遗传

• 研究报告 •    

基于宏基因组鸟枪测序的中国典型城市灰尘地域推断研究

杨琪1, 2康克莱2赵博3, 4冯凯3, 4冯耀森2叶健1, 2邓晔3, 4王乐2   

  1. 1. 中国人民公安大学,北京100038

    2. 法医遗传学公安部重点实验室,公安部鉴定中心,北京100038

    3. 中国科学院生态环境研究中心,中国科学院环境生物技术重点实验室,北京 100085

    4. 中国科学院大学资源与环境学院,北京 100049


  • 收稿日期:2025-02-12 修回日期:2025-03-20 出版日期:2025-03-21 发布日期:2025-03-21
  • 基金资助:
    公安部科技强警基础工作专项;公安部鉴定中心基本科研业务费项目

Geographical inference of dust from typical Chinese cities based on metagenomic shotgun sequencing

Qi Yang1,2, Kelai Kang2, Bo Zhao3, 4, Kai Feng3, 4, Yaosen Feng2, Jian Ye1, 2, Ye Deng3,4, Le Wang2   

  • Received:2025-02-12 Revised:2025-03-20 Published:2025-03-21 Online:2025-03-21

摘要: 灰尘中的微生物信息与地理位置密切相关,能为侦查破案提供线索,在法庭科学领域具有重要应用价值。然而,利用宏基因组数据集中微生物群落特征推断地理位置的可行性尚未得到充分探索。本研究从中国北部、东部、西南部和西北部四个具有明显地理和气候差异的城市中采集了170份城市住宅小区的环境灰尘样本,并对所有样本进行宏基因组鸟枪测序,以揭示微生物组成的差异。共注释获得41,029个物种,其中细菌占93.39%,真核生物占6.37%,并发现少量的病毒(0.21%)和古菌(0.03%)。结果表明,四个城市之间的微生物群落组成存在显著差异,这些差异可以实现四个城市环境样本的有效区分(R2 = 0.870,P<0.001)。通过过滤所有样本中检出率低于10%的物种,进一步提高了城市间的区分效果(R2 = 0.948,P<0.001),并筛选出127个具有城市代表性的差异物种。每个城市都拥有独特的微生物群落,包括特有物种和相对丰度较高的分类单元,这些特征共同构成了城市特有的微生物图谱。所有样本按7:3的比例随机分为训练集和测试集。通过SourceTracker、FEAST、LightGBM、随机森林(random forest)和支持向量机(support vector machine, SVM)五种机器学习模型对51个随机测试集来模拟预测未知来源的环境样本地理分区,平均准确率分别达到了88.89%、92.16%、98.04%、99.35%、69.28%。这些结果构成了中国四个城市的微生物遗传图谱,突出了不同城市微生物分类特征的显著差异,并为城市尺度的灰尘样本溯源提供了一种方法。

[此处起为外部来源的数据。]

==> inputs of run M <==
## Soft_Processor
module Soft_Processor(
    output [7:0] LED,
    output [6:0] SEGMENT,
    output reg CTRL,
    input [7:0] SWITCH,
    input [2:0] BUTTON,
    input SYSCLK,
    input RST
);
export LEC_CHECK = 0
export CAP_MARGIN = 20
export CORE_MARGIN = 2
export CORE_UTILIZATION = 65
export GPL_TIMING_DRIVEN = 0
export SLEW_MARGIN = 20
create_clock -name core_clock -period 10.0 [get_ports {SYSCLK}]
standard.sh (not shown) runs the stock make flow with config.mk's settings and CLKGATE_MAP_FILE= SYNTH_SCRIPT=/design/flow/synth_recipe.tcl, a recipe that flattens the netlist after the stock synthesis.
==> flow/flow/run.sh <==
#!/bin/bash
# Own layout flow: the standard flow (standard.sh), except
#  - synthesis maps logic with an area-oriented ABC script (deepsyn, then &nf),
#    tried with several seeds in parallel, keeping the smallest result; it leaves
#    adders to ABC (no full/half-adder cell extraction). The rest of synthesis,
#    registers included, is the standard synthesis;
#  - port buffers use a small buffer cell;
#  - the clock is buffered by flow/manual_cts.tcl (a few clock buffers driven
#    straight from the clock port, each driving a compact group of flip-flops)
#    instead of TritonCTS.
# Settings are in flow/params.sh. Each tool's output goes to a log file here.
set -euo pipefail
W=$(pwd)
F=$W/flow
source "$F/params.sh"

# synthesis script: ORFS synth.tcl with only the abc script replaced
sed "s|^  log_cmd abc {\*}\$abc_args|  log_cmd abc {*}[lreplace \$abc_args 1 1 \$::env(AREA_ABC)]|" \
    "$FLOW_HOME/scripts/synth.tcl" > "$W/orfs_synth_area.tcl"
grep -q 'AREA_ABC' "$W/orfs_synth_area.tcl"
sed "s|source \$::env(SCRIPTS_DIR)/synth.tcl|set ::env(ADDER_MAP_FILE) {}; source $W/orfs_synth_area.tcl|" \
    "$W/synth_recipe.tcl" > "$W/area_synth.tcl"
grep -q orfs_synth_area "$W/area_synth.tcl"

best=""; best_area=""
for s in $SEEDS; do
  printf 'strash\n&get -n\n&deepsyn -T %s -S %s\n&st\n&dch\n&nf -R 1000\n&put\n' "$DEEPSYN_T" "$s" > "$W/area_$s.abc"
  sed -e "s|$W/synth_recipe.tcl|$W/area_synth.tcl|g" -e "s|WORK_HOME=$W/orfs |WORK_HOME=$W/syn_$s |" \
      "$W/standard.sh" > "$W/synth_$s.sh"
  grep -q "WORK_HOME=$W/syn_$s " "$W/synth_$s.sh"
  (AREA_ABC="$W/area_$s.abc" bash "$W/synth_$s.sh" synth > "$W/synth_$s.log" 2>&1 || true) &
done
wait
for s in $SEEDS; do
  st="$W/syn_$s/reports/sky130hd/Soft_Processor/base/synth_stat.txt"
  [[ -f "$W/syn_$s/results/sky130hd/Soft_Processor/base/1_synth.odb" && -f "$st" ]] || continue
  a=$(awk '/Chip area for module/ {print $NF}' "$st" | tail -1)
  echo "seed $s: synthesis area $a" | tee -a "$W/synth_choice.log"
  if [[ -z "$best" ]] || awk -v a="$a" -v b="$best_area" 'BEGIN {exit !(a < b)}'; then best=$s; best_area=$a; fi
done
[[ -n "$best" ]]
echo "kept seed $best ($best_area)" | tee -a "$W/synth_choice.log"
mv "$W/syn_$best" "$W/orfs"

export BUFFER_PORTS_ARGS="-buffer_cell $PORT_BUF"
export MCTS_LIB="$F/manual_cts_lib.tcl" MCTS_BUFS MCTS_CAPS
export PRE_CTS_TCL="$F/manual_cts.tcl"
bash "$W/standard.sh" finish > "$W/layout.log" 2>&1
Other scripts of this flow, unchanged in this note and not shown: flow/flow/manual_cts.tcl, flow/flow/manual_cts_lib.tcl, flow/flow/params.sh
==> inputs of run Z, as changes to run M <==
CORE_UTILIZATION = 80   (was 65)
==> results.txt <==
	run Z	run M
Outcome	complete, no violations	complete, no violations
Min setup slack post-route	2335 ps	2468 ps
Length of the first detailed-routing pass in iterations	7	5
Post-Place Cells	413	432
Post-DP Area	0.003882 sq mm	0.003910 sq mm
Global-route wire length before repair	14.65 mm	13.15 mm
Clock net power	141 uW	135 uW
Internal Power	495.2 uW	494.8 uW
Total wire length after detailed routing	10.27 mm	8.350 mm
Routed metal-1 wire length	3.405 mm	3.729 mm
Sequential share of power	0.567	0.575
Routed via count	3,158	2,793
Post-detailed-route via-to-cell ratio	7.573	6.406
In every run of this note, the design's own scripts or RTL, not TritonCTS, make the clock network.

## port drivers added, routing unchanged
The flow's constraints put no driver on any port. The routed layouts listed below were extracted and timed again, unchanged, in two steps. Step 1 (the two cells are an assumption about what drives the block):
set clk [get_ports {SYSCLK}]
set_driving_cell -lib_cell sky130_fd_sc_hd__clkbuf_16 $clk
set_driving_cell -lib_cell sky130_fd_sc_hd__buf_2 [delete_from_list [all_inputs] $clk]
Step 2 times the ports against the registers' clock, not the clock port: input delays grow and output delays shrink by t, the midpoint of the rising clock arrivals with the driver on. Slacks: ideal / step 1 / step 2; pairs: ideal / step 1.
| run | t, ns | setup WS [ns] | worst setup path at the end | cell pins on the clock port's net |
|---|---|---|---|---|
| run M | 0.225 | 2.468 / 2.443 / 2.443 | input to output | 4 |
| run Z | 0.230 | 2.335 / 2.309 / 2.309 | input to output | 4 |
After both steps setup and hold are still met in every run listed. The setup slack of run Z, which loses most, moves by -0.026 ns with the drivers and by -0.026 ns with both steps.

关键词: 灰尘, 宏基因组鸟枪测序, 微生物组成, 地理推断

Abstract:

Microbial profiles in dust are closely correlated with geographicalocations provide valuable cluefor criminal investigationdemonstrating significant potential in forensic use. However, the feasibility of using microbial profiles from metagenomics datasets to infer the geographical locations remains underexplored. In this study, we collect 170 dust samples from resident communities in four cities across northern, eastern, southwestern, and northwestern China. All samples are subjected to shotgun metagenomic sequencing to reveal variations in microbial composition. In total, 41,029 species are annotated, including 93.39% bacteria, 6.37% eukaryotes, 0.21% viruses, and 0.03% archaea. Clear clustering patterns are observed among the four cities (R2 = 0.870, P<0.001). Further filtering of species with detection rates below 10% across all samples strengthens city-level clustering (R2 = 0.948, P<0.001). Additionally, 127 biomarkers are identified using linear discriminant analysis effect size (LEfSe) to distinguish between the cities . Each city harbors a distinct microbial community, with unique species and relatively abundant taxa that contribute to its differentiated microbial profile. All samples are randomly split into training and testing sets in a 7:3 ratio. Five machine learning models including SourceTracker, FEAST, LightGBM, Random Forest and Support Vector Machine are applied to 51 randomly sample data and achieve average accuracies of 88.89%, 92.16%, 98.04%, 99.35% and 69.28%, respectively. These results constitute a microbial genetic map of four cities in China that highlights distinct microbial taxonomic signatures and provides an approach for city-scale source tracking of dust samples.